JOURNALISTS in Fiji need to rise up and decide for themselves what type of journalists they are going to be.
This was the view of permanent secretary for Information Sharon Smith-Johns in response to questions from The Fiji Times on whether she felt peace journalism was a viable option for local journalists.
The idea of peace journalism as opposed to conflict journalism was presented to Ms Smith-Johns and other attendees at the two-day Media and Democracy Conference at the University of the South Pacific.
It is defined by Lynch and McGoldrick (2005) as "when editors and reporters make choices of what stories to report and how to report them that create opportunities for society at large to consider and value non-violent responses to conflict".

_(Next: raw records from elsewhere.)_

[config.mk]
export PLATFORM = sky130hd
export DESIGN_NAME = bcd_calendar_clock_core
export DESIGN_NICKNAME = d
export VERILOG_FILES = /design/src/core/osc_divider.v /design/src/core/calendar_step.v /design/src/core/bcd_calendar_clock_core.v
export VERILOG_INCLUDE_DIRS = /design/src /design/src/core
export SDC_FILE = /design/constraint.sdc
export NUM_CORES = 1
export LEC_CHECK = 0
export ABC_AREA = 1
export BUFFER_PORTS_ARGS = -buffer_cell sky130_fd_sc_hd__buf_2
export CORE_MARGIN = 5
export CORE_UTILIZATION = 50
export CTS_BUF_LIST = sky130_fd_sc_hd__clkbuf_16
export DETAILED_ROUTE_END_ITERATION = 12
export PLACE_DENSITY = 0.69
export SLEW_MARGIN = 20
export SYNTH_ARGS = -nofsm -noshare
export SYNTH_HDL_FRONTEND = slang
export SYNTH_SLANG_ARGS = --single-unit
export TNS_END_PERCENT = 20
[constraint.sdc]
create_clock -name sys_clk -period 3.35 [get_ports sys_clk]
set_input_delay 0.1675 -clock sys_clk [delete_from_list [all_inputs] [get_ports sys_clk]]
set_output_delay 0.1675 -clock sys_clk [all_outputs]
set_load 0.02 [all_outputs]
[src/core/rtc_map.vh]
/*
 * Shared constants of the BCD calendar clock core: register
 * addresses, field positions, reset values, BCD limits and the
 * oscillator divider figures.
 * Assumes it is included by bare name from the core/ modules.
 */
`ifndef RTC_MAP_VH
`define RTC_MAP_VH

////////////////////////////////////////////////////////////////////
// Register addresses (3-bit pointer)
`define REG_SECONDS 3'h0
`define REG_MINUTES 3'h1
`define REG_HOURS 3'h2
`define REG_WEEKDAY 3'h3
`define REG_DATE 3'h4
`define REG_MONTH 3'h5
`define REG_YEAR 3'h6
`define REG_CONTROL 3'h7
`define PTR_STEP 3'h1

////////////////////////////////////////////////////////////////////
// Field positions and reset values
`define SEC_HALT_BIT 7
`define HR_CEN_BIT 7
`define HR_CFLAG_BIT 6
`define CTL_OUT_BIT 7
`define CTL_FT_BIT 6
`define CTL_SIGN_BIT 5
`define CTL_RESET 8'h80

////////////////////////////////////////////////////////////////////
// BCD limits of the calendar fields
`define SEC_LAST 7'h59
`define MIN_LAST 7'h59
`define HR_LAST 6'h23
`define DOW_FIRST 3'h1
`define DOW_LAST 3'h7
`define DATE_FIRST 6'h01
`define MON_FIRST 5'h01
`define MON_LAST 5'h12
`define YR_LAST 8'h99
`define MON_FEB 5'h02
`define MON_APR 5'h04
`define MON_JUN 5'h06
`define MON_SEP 5'h09
`define MON_NOV 5'h11
`define DAYS_28 6'h28
`define DAYS_29 6'h29
`define DAYS_30 6'h30
`define DAYS_31 6'h31

////////////////////////////////////////////////////////////////////
// Oscillator divider and timing
`define OSC_SEC_CYCLES 16'h8000
`define CAL_SHORTEN 16'h0080
`define CAL_LENGTHEN 16'h0100
`define SEC_IN_MIN_LAST 6'h3b
`define TEST_HALF_LAST 5'h1f
`define CLK_HZ 20000000
`define HOLD_MS 250
`define MS_PER_S 1000

`endif

[src/core/osc_divider.v]
/*
 * Oscillator divider: synchronises the crystal pin, divides it to a
 * one-second tick with periodic calibration, and makes the raw
 * 512 Hz test wave.
 * Assumes halt and calibration inputs come from sys_clk logic.
 */
`timescale 1ns/100ps
`default_nettype none
`include "rtc_map.vh"

module osc_divider (
    input wire sys_clk,
    input wire reset_n,
    input wire osc_clk_pin,
    input wire halt,
    input wire [4:0] cal_mag,
    input wire cal_positive,
    output reg sec_tick,
    output reg test_wave
);

reg osc_s1_r, osc_s2_r, osc_s3_r;
reg [4:0] raw_cnt_r;
reg [15:0] div_cnt_r;
reg [5:0] sec_in_min_r;
reg [5:0] cyc_min_r;
wire osc_edge;
wire run;
wire corr;
wire [15:0] div_last;

////////////////////////////////////////////////////////////////////
// Pin synchroniser, then rising edge on the second stage only
always @(posedge sys_clk) begin
    osc_s1_r <= osc_clk_pin;
    osc_s2_r <= osc_s1_r;
    osc_s3_r <= osc_s2_r;
end

assign osc_edge = osc_s2_r & ~osc_s3_r;
assign run = osc_edge & ~halt;

// Correct the first second of each early minute in the cycle
assign corr = (sec_in_min_r == 6'h00) &&
              (cyc_min_r < {cal_mag, 1'b0});
assign div_last = !corr ? (`OSC_SEC_CYCLES - 16'h0001) :
                  cal_positive ?
                  (`OSC_SEC_CYCLES - `CAL_SHORTEN - 16'h0001) :
                  (`OSC_SEC_CYCLES + `CAL_LENGTHEN - 16'h0001);

////////////////////////////////////////////////////////////////////
// Raw prescaler: separate from the corrected chain so trim never
// shows on the test wave
always @(posedge sys_clk) begin
    if (!reset_n) begin
        raw_cnt_r <= 5'h00;
        test_wave <= 1'b1;
    end else if (run) begin
        raw_cnt_r <= raw_cnt_r + 5'h01;
        if (raw_cnt_r == `TEST_HALF_LAST) begin
            test_wave <= ~test_wave;
        end
    end
end

////////////////////////////////////////////////////////////////////
// Corrected divider, seconds-in-minute and 64-minute cycle
always @(posedge sys_clk) begin
    if (!reset_n) begin
        div_cnt_r <= 16'h0000;
        sec_in_min_r <= 6'h00;
        cyc_min_r <= 6'h00;
        sec_tick <= 1'b0;
    end else begin
        sec_tick <= 1'b0;
        if (run) begin
            if (div_cnt_r >= div_last) begin
                div_cnt_r <= 16'h0000;
                sec_tick <= 1'b1;
                if (sec_in_min_r >= `SEC_IN_MIN_LAST) begin
                    sec_in_min_r <= 6'h00;
                    cyc_min_r <= cyc_min_r + 6'h01;
                end else begin
                    sec_in_min_r <= sec_in_min_r + 6'h01;
                end
            end else begin
                div_cnt_r <= div_cnt_r + 16'h0001;
            end
        end
    end
end

endmodule // osc_divider
`default_nettype wire

[src/core/calendar_step.v]
/*
 * Calendar step: combinational next value of every time field for
 * one elapsed second, with BCD carries, month length, leap years
 * and the century flag.
 * Assumes fields hold BCD; out-of-range values roll to the minimum.
 */
`timescale 1ns/100ps
`default_nettype none
`include "rtc_map.vh"

module calendar_step (
    input wire [6:0] sec,
    input wire [6:0] min,
    input wire [5:0] hr,
    input wire cen,
    input wire cflag,
    input wire [2:0] dow,
    input wire [5:0] date,
    input wire [4:0] mon,
    input wire [7:0] yr,
    output wire [6:0] sec_nxt,
    output wire [6:0] min_nxt,
    output wire [5:0] hr_nxt,
    output wire cflag_nxt,
    output wire [2:0] dow_nxt,
    output wire [5:0] date_nxt,
    output wire [4:0] mon_nxt,
    output wire [7:0] yr_nxt
);

// Add one to a two-digit BCD value
function [7:0] bcd_inc;
    input [7:0] v;
    begin
        if (v[3:0] >= 4'h9) begin
            bcd_inc = {v[7:4] + 4'h1, 4'h0};
        end else begin
            bcd_inc = {v[7:4], v[3:0] + 4'h1};
        end
    end
endfunction

// Years divisible by four: even tens with 0/4/8, odd tens with 2/6
function is_leap;
    input [7:0] y;
    begin
        if (y[4]) begin
            is_leap = (y[3:0] == 4'h2) || (y[3:0] == 4'h6);
        end else begin
            is_leap = (y[3:0] == 4'h0) || (y[3:0] == 4'h4) ||
                      (y[3:0] == 4'h8);
        end
    end
endfunction

wire [7:0] sec_inc = bcd_inc({1'b0, sec});
wire [7:0] min_inc = bcd_inc({1'b0, min});
wire [7:0] hr_inc = bcd_inc({2'b00, hr});
wire [7:0] date_inc = bcd_inc({2'b00, date});
wire [7:0] mon_inc = bcd_inc({3'b000, mon});
wire [7:0] yr_inc = bcd_inc(yr);
wire [5:0] dim;
wire c_sec, c_min, c_hr, c_date, c_mon, c_yr;

// Month length for the current month and year
assign dim = (mon == `MON_FEB) ?
             (is_leap(yr) ? `DAYS_29 : `DAYS_28) :
             ((mon == `MON_APR) || (mon == `MON_JUN) ||
              (mon == `MON_SEP) || (mon == `MON_NOV)) ?
             `DAYS_30 : `DAYS_31;

// Carry chain from seconds to years
assign c_sec = (sec >= `SEC_LAST);
assign c_min = c_sec && (min >= `MIN_LAST);
assign c_hr = c_min && (hr >= `HR_LAST);
assign c_date = c_hr && (date >= dim);
assign c_mon = c_date && (mon >= `MON_LAST);
assign c_yr = c_mon && (yr >= `YR_LAST);

assign sec_nxt = c_sec ? 7'h00 : sec_inc[6:0];
assign min_nxt = !c_sec ? min : c_min ? 7'h00 : min_inc[6:0];
assign hr_nxt = !c_min ? hr : c_hr ? 6'h00 : hr_inc[5:0];
assign dow_nxt = !c_hr ? dow :
                 (dow >= `DOW_LAST) ? `DOW_FIRST : dow + 3'h1;
assign date_nxt = !c_hr ? date : c_date ? `DATE_FIRST : date_inc[5:0];
assign mon_nxt = !c_date ? mon : c_mon ? `MON_FIRST : mon_inc[4:0];
assign yr_nxt = !c_mon ? yr : c_yr ? 8'h00 : yr_inc;
assign cflag_nxt = cflag ^ (c_yr & cen);

endmodule // calendar_step
`default_nettype wire

[src/core/bcd_calendar_clock_core.v]
/*
 * Timekeeping core: eight-byte register file behind the serial
 * slave's address pointer, true time counters, a frozen visible
 * copy for reads, and the open-drain test/level pin driver.
 * Assumes the serial slave (same clock) gives pointer load, byte
 * write, byte read and acknowledge strobes, and a bus_active level
 * from start to stop; the crystal arrives raw on osc_clk_pin.
 */
`timescale 1ns/100ps
`default_nettype none
`include "rtc_map.vh"

module bcd_calendar_clock_core #(
    parameter HOLD_CYCLES = `CLK_HZ / `MS_PER_S * `HOLD_MS,
    parameter HOLD_W = 23
) (
    input wire sys_clk,
    input wire reset_n,
    input wire osc_clk_pin,
    input wire bus_active,
    input wire ptr_load,
    input wire [2:0] ptr_value,
    input wire wr_stb,
    input wire [7:0] wr_data,
    input wire rd_stb,
    input wire ack_stb,
    output reg [7:0] rd_data_r,
    output reg [2:0] reg_ptr_r,
    output reg test_or_level_pin_out_r,
    output reg test_or_level_pin_oe_r
);

// Last count of the freeze window, cut to the counter width on purpose
localparam integer HOLD_LAST_I = HOLD_CYCLES - 1;
localparam [HOLD_W-1:0] HOLD_LAST = HOLD_LAST_I[HOLD_W-1:0];

////////////////////////////////////////////////////////////////////
// Declarations

// True time, counting unless halted
reg [6:0] t_sec_r;
reg [6:0] t_min_r;
reg [5:0] t_hr_r;
reg t_cen_r;
reg t_cflag_r;
reg [2:0] t_dow_r;
reg [5:0] t_date_r;
reg [4:0] t_mon_r;
reg [7:0] t_yr_r;

// Visible copy that reads return
reg [6:0] v_sec_r;
reg [6:0] v_min_r;
reg [5:0] v_hr_r;
reg v_cen_r;
reg v_cflag_r;
reg [2:0] v_dow_r;
reg [5:0] v_date_r;
reg [4:0] v_mon_r;
reg [7:0] v_yr_r;

// Control state
reg halt_r;
reg [7:0] ctrl_r;
reg hold_r;
reg [HOLD_W-1:0] hold_cnt_r;

wire sec_tick;
wire test_wave;
wire [6:0] s_sec;
wire [6:0] s_min;
wire [5:0] s_hr;
wire s_cflag;
wire [2:0] s_dow;
wire [5:0] s_date;
wire [4:0] s_mon;
wire [7:0] s_yr;
wire hold_start;
wire copy_ok;
wire oe_nxt;

////////////////////////////////////////////////////////////////////
// Decoding helpers

// Addresses 0..6 hold the time; 7 is the control byte
function is_clock_addr;
    input [2:0] a;
    begin
        is_clock_addr = (a != `REG_CONTROL);
    end
endfunction

// Write strobe aimed at one address
function wr_hit;
    input stb;
    input [2:0] ptr;
    input [2:0] a;
    begin
        wr_hit = stb && (ptr == a);
    end
endfunction

////////////////////////////////////////////////////////////////////
// Divider and calendar arithmetic

osc_divider u_div (
    .sys_clk(sys_clk),
    .reset_n(reset_n),
    .osc_clk_pin(osc_clk_pin),
    .halt(halt_r),
    .cal_mag(ctrl_r[4:0]),
    .cal_positive(ctrl_r[`CTL_SIGN_BIT]),
    .sec_tick(sec_tick),
    .test_wave(test_wave)
);

calendar_step u_step (
    .sec(t_sec_r),
    .min(t_min_r),
    .hr(t_hr_r),
    .cen(t_cen_r),
    .cflag(t_cflag_r),
    .dow(t_dow_r),
    .date(t_date_r),
    .mon(t_mon_r),
    .yr(t_yr_r),
    .sec_nxt(s_sec),
    .min_nxt(s_min),
    .hr_nxt(s_hr),
    .cflag_nxt(s_cflag),
    .dow_nxt(s_dow),
    .date_nxt(s_date),
    .mon_nxt(s_mon),
    .yr_nxt(s_yr)
);

////////////////////////////////////////////////////////////////////
// Address pointer: load wins over acknowledge

always @(posedge sys_clk) begin
    if (!reset_n) begin
        reg_ptr_r <= `REG_SECONDS;
    end else if (ptr_load) begin
        reg_ptr_r <= ptr_value;
    end else if (ack_stb) begin
        reg_ptr_r <= reg_ptr_r + `PTR_STEP;
    end
end

////////////////////////////////////////////////////////////////////
// True time: a tick steps every field, a write then overrides the
// addressed field, so a write never costs the other fields a second

always @(posedge sys_clk) begin
    if (!reset_n) begin
        t_sec_r <= 7'h00;
        t_min_r <= 7'h00;
        t_hr_r <= 6'h00;
        t_cen_r <= 1'b0;
        t_cflag_r <= 1'b0;
        t_dow_r <= `DOW_FIRST;
        t_date_r <= `DATE_FIRST;
        t_mon_r <= `MON_FIRST;
        t_yr_r <= 8'h00;
    end else begin
        if (sec_tick) begin
            t_sec_r <= s_sec;
            t_min_r <= s_min;
            t_hr_r <= s_hr;
            t_cflag_r <= s_cflag;
            t_dow_r <= s_dow;
            t_date_r <= s_date;
            t_mon_r <= s_mon;
            t_yr_r <= s_yr;
        end
        if (wr_hit(wr_stb, reg_ptr_r, `REG_SECONDS)) begin
            t_sec_r <= wr_data[6:0];
        end
        if (wr_hit(wr_stb, reg_ptr_r, `REG_MINUTES)) begin
            t_min_r <= wr_data[6:0];
        end
        if (wr_hit(wr_stb, reg_ptr_r, `REG_HOURS)) begin
            t_hr_r <= wr_data[5:0];
            t_cen_r <= wr_data[`HR_CEN_BIT];
            t_cflag_r <= wr_data[`HR_CFLAG_BIT];
        end
        if (wr_hit(wr_stb, reg_ptr_r, `REG_WEEKDAY)) begin
            t_dow_r <= wr_data[2:0];
        end
        if (wr_hit(wr_stb, reg_ptr_r, `REG_DATE)) begin
            t_date_r <= wr_data[5:0];
        end
        if (wr_hit(wr_stb, reg_ptr_r, `REG_MONTH)) begin
            t_mon_r <= wr_data[4:0];
        end
        if (wr_hit(wr_stb, reg_ptr_r, `REG_YEAR)) begin
            t_yr_r <= wr_data;
        end
    end
end

////////////////////////////////////////////////////////////////////
// Halt and control bytes

always @(posedge sys_clk) begin
    if (!reset_n) begin
        halt_r <= 1'b0;
        ctrl_r <= `CTL_RESET;
    end else begin
        if (wr_hit(wr_stb, reg_ptr_r, `REG_SECONDS)) begin
            halt_r <= wr_data[`SEC_HALT_BIT];
        end
        if (wr_hit(wr_stb, reg_ptr_r, `REG_CONTROL)) begin
            ctrl_r <= wr_data;
        end
    end
end

////////////////////////////////////////////////////////////////////
// Read freeze: set by a time read, ends at bus idle or after the
// hold time, so a stuck bus cannot stall the visible copy forever

assign hold_start = rd_stb && is_clock_addr(reg_ptr_r);
assign copy_ok = !hold_r && !hold_start;

always @(posedge sys_clk) begin
    if (!reset_n) begin
        hold_r <= 1'b0;
        hold_cnt_r <= {HOLD_W{1'b0}};
    end else if (hold_r) begin
        if (!bus_active || (hold_cnt_r == HOLD_LAST)) begin
            hold_r <= 1'b0;
        end else begin
            hold_cnt_r <= hold_cnt_r + 1'b1;
        end
    end else if (hold_start) begin
        hold_r <= 1'b1;
        hold_cnt_r <= {HOLD_W{1'b0}};
    end
end

// Visible copy follows true time unless frozen; writes land at once
always @(posedge sys_clk) begin
    if (!reset_n) begin
        v_sec_r <= 7'h00;
        v_min_r <= 7'h00;
        v_hr_r <= 6'h00;
        v_cen_r <= 1'b0;
        v_cflag_r <= 1'b0;
        v_dow_r <= `DOW_FIRST;
        v_date_r <= `DATE_FIRST;
        v_mon_r <= `MON_FIRST;
        v_yr_r <= 8'h00;
    end else begin
        if (copy_ok) begin
            v_sec_r <= t_sec_r;
            v_min_r <= t_min_r;
            v_hr_r <= t_hr_r;
            v_cen_r <= t_cen_r;
            v_cflag_r <= t_cflag_r;
            v_dow_r <= t_dow_r;
            v_date_r <= t_date_r;
            v_mon_r <= t_mon_r;
            v_yr_r <= t_yr_r;
        end
        if (wr_hit(wr_stb, reg_ptr_r, `REG_SECONDS)) begin
            v_sec_r <= wr_data[6:0];
        end
        if (wr_hit(wr_stb, reg_ptr_r, `REG_MINUTES)) begin
            v_min_r <= wr_data[6:0];
        end
        if (wr_hit(wr_stb, reg_ptr_r, `REG_HOURS)) begin
            v_hr_r <= wr_data[5:0];
            v_cen_r <= wr_data[`HR_CEN_BIT];
            v_cflag_r <= wr_data[`HR_CFLAG_BIT];
        end
        if (wr_hit(wr_stb, reg_ptr_r, `REG_WEEKDAY)) begin
            v_dow_r <= wr_data[2:0];
        end
        if (wr_hit(wr_stb, reg_ptr_r, `REG_DATE)) begin
            v_date_r <= wr_data[5:0];
        end
        if (wr_hit(wr_stb, reg_ptr_r, `REG_MONTH)) begin
            v_mon_r <= wr_data[4:0];
        end
        if (wr_hit(wr_stb, reg_ptr_r, `REG_YEAR)) begin
            v_yr_r <= wr_data;
        end
    end
end

////////////////////////////////////////////////////////////////////
// Read data: latched on the read strobe; unused bits read zero

always @(posedge sys_clk) begin
    if (!reset_n) begin
        rd_data_r <= 8'h00;
    end else if (rd_stb) begin
        case (reg_ptr_r)
            `REG_SECONDS: rd_data_r <= {halt_r, v_sec_r};
            `REG_MINUTES: rd_data_r <= {1'b0, v_min_r};
            `REG_HOURS: rd_data_r <= {v_cen_r, v_cflag_r, v_hr_r};
            `REG_WEEKDAY: rd_data_r <= {5'h00, v_dow_r};
            `REG_DATE: rd_data_r <= {2'b00, v_date_r};
            `REG_MONTH: rd_data_r <= {3'b000, v_mon_r};
            `REG_YEAR: rd_data_r <= v_yr_r;
            `REG_CONTROL: rd_data_r <= ctrl_r;
            default: rd_data_r <= 8'h00;
        endcase
    end
end

////////////////////////////////////////////////////////////////////
// Open-drain pin: only ever pulls low, released otherwise

assign oe_nxt = ctrl_r[`CTL_FT_BIT] ? !test_wave :
                !ctrl_r[`CTL_OUT_BIT];

always @(posedge sys_clk) begin
    if (!reset_n) begin
        test_or_level_pin_out_r <= 1'b0;
        test_or_level_pin_oe_r <= 1'b0;
    end else begin
        test_or_level_pin_out_r <= 1'b0;
        test_or_level_pin_oe_r <= oe_nxt;
    end
end

endmodule // bcd_calendar_clock_core
`default_nettype wire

Mrs Smith-Johns said while peace journalism was a viable option, it was something journalists needed to decide for themselves.

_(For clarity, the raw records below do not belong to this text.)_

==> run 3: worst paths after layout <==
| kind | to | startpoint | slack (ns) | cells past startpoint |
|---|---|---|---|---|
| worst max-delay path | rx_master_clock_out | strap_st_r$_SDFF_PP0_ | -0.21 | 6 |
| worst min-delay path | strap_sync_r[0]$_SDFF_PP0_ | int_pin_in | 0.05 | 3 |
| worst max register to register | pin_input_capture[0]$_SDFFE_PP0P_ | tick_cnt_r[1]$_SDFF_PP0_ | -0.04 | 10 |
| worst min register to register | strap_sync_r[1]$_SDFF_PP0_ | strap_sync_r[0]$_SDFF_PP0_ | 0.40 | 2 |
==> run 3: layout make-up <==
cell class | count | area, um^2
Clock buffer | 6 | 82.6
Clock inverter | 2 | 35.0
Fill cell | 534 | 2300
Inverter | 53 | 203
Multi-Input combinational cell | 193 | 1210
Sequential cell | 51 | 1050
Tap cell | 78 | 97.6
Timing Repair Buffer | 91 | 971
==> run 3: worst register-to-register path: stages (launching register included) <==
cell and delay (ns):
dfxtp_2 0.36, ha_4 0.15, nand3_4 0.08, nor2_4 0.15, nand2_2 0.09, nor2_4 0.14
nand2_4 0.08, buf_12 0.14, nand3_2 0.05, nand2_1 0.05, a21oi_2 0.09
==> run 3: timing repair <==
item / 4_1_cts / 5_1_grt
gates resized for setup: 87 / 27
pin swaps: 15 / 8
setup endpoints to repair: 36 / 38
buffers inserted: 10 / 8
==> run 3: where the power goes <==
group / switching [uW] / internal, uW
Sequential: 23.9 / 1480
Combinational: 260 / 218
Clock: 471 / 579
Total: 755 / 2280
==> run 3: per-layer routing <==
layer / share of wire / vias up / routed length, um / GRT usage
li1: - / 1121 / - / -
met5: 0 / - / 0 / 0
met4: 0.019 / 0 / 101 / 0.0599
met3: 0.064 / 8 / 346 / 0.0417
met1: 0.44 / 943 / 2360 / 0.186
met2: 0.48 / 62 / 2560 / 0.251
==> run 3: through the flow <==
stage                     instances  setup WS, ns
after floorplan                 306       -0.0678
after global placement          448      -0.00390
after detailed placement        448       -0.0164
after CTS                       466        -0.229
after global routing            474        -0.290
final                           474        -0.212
[src/rate_setup_pkg.sv]
// Notes on behaviour
// - only 125k, 250k, 500k and 1M CAN bit rates are ever selected
// - stored setup table holds the power-on rate and an apply-rate flag
// - valid table with apply flag set starts CAN at the table rate
// - table rate may be firmware-default code, which means 500k
// - valid table without apply flag uses the last rate set by table or master, or 500k when none was ever set
// - invalid table uses the last set rate when one was ever set
// - invalid table and nothing ever set starts at 500k
// - image is text blocks split by one empty line ending the block
// - block starts with address line; first value goes to that address, each later one to the next address up
// - addresses and data are hex of at most four digits; longer rejected
// - one value per line; short values zero-extended on the left
// - master may set node id and bit timing through layer settings
package rate_setup_pkg;
   // =====================================================
   // rate codes
   typedef enum logic [2:0] {
      RATE_125K = 3'h0,
      RATE_250K = 3'h1,
      RATE_500K = 3'h2,
      RATE_1M = 3'h3,
      RATE_FW_DEFAULT = 3'h4
   } rate_t;
   localparam rate_t DEFAULT_RATE = RATE_500K;
   localparam logic [3:0] MAX_DIGITS = 4'h4;
   localparam logic [7:0] CHAR_LF = 8'h0a;
   localparam logic [7:0] CHAR_CR = 8'h0d;
   // =====================================================
   // memory write word carried through the fifo
   typedef struct packed {
      logic [15:0] addr;
      logic [15:0] data;
   } nv_write_t;
   localparam int NV_WRITE_W = 32;
   typedef enum logic [1:0] {
      LD_ADDR = 2'h0,
      LD_DATA = 2'h1,
      LD_SKIP = 2'h3
   } load_state_t;
endpackage : rate_setup_pkg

"Local journalists need to take ownership and define who they really are and what type of journalists they want to be instead of letting other people tell them who they are," she said.
"It should really be up to journalists to make that decision on what types of journalists they are going to be," she added.
Director of the Pacific Media Centre at the Auckland University of Technology Prof David Robie said his affinity with peace journalism stemmed from his experiences as a journalist.
"As an educator, it is my role to look into the varieties and of journalism and my sympathies of peace journalism come from my experience in reporting conflict," he said.